Recorded data:

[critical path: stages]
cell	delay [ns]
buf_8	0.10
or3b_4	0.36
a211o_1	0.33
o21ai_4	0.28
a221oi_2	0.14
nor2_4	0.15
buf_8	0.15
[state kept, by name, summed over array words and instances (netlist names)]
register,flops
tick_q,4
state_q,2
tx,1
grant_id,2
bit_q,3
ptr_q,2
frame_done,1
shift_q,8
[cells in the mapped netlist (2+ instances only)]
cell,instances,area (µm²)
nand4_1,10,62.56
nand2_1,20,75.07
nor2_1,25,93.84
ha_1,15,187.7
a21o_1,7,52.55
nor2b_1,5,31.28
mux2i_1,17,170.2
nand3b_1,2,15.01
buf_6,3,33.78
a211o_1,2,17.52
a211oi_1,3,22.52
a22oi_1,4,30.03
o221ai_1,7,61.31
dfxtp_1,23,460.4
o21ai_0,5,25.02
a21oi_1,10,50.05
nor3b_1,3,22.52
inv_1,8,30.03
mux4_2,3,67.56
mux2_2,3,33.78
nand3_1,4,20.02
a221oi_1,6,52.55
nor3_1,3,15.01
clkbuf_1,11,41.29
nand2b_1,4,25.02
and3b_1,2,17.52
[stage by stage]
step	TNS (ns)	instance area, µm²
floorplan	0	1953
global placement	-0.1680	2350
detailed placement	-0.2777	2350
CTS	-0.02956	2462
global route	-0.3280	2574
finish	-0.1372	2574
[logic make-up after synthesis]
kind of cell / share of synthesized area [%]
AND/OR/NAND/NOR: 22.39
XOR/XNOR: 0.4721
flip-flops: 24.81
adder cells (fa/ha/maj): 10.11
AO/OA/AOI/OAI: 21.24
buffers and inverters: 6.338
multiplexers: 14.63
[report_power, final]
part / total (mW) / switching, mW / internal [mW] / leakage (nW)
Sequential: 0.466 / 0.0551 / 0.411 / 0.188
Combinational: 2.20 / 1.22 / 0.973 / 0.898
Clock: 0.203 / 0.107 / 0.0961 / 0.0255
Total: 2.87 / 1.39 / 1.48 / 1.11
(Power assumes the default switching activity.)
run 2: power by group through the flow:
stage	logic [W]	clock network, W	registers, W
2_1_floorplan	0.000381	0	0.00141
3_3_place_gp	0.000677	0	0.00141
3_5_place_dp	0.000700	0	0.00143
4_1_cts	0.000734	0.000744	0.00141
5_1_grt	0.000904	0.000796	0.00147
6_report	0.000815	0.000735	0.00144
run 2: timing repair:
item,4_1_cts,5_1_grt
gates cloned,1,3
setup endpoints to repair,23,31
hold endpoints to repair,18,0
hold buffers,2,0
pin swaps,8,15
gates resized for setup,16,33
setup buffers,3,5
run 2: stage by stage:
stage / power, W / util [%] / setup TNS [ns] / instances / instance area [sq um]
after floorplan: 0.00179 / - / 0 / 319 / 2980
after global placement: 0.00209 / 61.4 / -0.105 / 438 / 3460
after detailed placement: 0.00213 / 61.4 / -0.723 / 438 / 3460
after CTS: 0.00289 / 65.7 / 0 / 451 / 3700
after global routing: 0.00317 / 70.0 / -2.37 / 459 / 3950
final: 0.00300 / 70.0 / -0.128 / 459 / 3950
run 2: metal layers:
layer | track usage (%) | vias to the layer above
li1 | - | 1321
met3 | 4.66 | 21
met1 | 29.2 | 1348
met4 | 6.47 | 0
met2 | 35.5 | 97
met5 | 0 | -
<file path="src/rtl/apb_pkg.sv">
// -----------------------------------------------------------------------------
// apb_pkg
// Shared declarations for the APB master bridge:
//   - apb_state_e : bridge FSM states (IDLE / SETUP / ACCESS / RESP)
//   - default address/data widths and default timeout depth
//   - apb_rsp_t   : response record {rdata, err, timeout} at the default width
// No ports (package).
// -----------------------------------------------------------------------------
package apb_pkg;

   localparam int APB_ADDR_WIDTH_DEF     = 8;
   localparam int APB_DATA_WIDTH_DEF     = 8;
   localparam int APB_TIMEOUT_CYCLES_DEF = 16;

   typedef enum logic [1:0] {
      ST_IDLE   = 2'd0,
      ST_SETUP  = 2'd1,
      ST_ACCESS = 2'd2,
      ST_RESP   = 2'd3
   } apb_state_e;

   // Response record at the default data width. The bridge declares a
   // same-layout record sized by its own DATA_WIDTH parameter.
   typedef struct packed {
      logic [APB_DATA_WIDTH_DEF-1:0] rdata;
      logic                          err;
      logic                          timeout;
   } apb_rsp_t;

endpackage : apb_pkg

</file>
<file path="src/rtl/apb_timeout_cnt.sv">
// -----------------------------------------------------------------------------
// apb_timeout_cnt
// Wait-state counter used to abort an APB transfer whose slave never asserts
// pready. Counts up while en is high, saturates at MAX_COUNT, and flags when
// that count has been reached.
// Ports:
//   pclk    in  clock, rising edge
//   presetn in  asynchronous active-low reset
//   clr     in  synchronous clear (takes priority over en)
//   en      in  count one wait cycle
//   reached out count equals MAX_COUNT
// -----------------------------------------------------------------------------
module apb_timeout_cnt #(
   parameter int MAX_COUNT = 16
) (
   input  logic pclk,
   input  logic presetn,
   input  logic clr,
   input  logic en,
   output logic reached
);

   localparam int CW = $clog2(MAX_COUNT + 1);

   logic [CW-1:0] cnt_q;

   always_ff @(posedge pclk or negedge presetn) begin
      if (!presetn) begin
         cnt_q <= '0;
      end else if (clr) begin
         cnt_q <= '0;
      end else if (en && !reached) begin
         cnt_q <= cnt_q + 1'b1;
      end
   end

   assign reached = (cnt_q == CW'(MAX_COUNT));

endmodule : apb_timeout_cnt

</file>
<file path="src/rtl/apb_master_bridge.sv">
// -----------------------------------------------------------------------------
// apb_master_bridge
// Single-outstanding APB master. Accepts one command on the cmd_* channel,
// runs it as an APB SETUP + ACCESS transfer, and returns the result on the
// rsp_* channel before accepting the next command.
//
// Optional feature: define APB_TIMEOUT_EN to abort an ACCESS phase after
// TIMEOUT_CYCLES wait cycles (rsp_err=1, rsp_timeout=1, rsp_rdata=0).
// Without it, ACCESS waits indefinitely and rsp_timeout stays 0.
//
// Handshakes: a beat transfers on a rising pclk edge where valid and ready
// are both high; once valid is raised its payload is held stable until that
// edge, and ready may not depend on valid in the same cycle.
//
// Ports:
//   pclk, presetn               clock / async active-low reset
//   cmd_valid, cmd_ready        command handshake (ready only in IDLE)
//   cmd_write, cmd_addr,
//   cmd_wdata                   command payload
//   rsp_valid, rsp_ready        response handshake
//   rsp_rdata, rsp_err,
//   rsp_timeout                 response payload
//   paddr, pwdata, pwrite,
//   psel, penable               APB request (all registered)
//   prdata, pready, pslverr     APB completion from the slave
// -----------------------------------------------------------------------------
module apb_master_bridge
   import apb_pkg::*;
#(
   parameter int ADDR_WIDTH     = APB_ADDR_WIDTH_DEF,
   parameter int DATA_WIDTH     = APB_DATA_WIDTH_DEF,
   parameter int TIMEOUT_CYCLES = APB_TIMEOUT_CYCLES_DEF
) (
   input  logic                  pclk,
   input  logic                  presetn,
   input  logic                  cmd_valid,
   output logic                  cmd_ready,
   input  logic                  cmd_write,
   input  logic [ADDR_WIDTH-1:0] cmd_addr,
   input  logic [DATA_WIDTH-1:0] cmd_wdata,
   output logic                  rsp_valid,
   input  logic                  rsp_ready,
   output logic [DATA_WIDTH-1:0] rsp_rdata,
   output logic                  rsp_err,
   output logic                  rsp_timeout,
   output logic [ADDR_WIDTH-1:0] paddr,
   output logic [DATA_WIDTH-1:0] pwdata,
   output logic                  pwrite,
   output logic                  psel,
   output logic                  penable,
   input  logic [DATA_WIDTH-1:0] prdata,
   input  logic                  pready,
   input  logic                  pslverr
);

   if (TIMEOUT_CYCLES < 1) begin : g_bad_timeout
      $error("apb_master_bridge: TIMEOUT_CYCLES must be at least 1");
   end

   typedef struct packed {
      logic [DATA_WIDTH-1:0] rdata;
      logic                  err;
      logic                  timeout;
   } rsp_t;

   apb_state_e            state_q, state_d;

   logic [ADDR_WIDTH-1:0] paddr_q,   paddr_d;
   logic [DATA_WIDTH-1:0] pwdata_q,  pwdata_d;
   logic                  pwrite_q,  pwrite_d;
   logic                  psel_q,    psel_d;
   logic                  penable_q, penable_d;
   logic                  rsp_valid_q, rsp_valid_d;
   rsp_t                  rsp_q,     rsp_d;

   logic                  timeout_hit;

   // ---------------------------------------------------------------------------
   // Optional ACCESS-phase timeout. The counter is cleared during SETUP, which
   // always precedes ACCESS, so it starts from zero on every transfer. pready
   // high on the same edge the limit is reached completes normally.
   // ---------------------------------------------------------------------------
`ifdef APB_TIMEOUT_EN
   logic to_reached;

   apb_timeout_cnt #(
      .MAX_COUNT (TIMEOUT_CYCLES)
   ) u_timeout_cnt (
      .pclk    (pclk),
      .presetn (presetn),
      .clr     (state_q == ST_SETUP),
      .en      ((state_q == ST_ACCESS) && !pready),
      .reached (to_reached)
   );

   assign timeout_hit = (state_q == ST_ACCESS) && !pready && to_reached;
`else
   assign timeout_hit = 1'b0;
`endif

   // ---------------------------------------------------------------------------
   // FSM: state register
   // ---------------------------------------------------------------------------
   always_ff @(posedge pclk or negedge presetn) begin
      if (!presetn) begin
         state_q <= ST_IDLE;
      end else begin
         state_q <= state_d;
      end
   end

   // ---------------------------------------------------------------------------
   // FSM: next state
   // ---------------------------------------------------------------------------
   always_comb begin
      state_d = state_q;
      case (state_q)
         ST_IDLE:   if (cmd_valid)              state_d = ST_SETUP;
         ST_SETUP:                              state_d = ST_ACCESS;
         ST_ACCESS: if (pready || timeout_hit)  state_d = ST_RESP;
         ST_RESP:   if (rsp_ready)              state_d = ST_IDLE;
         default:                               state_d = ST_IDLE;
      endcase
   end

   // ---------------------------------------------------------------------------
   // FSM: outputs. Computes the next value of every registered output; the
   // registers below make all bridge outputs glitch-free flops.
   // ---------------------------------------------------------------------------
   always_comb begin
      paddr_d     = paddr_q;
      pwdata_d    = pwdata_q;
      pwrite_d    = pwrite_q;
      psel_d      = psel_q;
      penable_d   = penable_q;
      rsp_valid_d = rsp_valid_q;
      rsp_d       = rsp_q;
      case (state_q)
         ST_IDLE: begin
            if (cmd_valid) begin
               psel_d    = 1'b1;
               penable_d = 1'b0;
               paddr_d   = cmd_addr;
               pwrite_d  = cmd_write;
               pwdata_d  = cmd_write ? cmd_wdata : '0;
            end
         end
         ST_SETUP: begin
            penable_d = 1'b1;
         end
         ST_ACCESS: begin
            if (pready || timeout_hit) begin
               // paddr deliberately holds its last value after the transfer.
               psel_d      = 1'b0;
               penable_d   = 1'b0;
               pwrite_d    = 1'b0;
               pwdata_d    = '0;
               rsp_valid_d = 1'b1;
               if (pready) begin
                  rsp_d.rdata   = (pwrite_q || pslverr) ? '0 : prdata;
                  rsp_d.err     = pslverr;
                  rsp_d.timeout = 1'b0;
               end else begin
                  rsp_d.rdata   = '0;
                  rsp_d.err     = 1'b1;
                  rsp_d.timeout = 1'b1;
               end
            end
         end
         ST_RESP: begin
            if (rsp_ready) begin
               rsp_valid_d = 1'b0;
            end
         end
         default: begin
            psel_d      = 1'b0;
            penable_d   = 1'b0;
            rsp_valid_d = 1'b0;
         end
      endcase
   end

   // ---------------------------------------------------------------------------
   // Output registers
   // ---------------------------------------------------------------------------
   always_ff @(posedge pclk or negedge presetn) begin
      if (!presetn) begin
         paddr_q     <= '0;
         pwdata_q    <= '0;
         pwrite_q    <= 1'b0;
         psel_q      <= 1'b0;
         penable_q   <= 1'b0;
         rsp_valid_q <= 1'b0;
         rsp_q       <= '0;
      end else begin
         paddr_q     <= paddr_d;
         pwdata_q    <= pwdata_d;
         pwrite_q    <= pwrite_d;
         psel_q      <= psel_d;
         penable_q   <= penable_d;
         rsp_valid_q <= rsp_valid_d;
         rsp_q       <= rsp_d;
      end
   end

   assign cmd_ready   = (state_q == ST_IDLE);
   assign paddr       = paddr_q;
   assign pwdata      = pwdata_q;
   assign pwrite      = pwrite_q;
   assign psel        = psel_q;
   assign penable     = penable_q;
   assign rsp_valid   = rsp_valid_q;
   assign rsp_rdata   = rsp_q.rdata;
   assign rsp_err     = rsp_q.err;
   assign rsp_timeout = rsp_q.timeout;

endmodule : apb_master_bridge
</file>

Brief:
Above this task is a listing. Restate, word for word and with nothing added, the lines from the one with "dfxtp_1,23,460.4" through the one with "[logic make-up after synthesis]".

Response below:
dfxtp_1,23,460.4
o21ai_0,5,25.02
a21oi_1,10,50.05
nor3b_1,3,22.52
inv_1,8,30.03
mux4_2,3,67.56
mux2_2,3,33.78
nand3_1,4,20.02
a221oi_1,6,52.55
nor3_1,3,15.01
clkbuf_1,11,41.29
nand2b_1,4,25.02
and3b_1,2,17.52
[stage by stage]
step	TNS (ns)	instance area, µm²
floorplan	0	1953
global placement	-0.1680	2350
detailed placement	-0.2777	2350
CTS	-0.02956	2462
global route	-0.3280	2574
finish	-0.1372	2574
[logic make-up after synthesis]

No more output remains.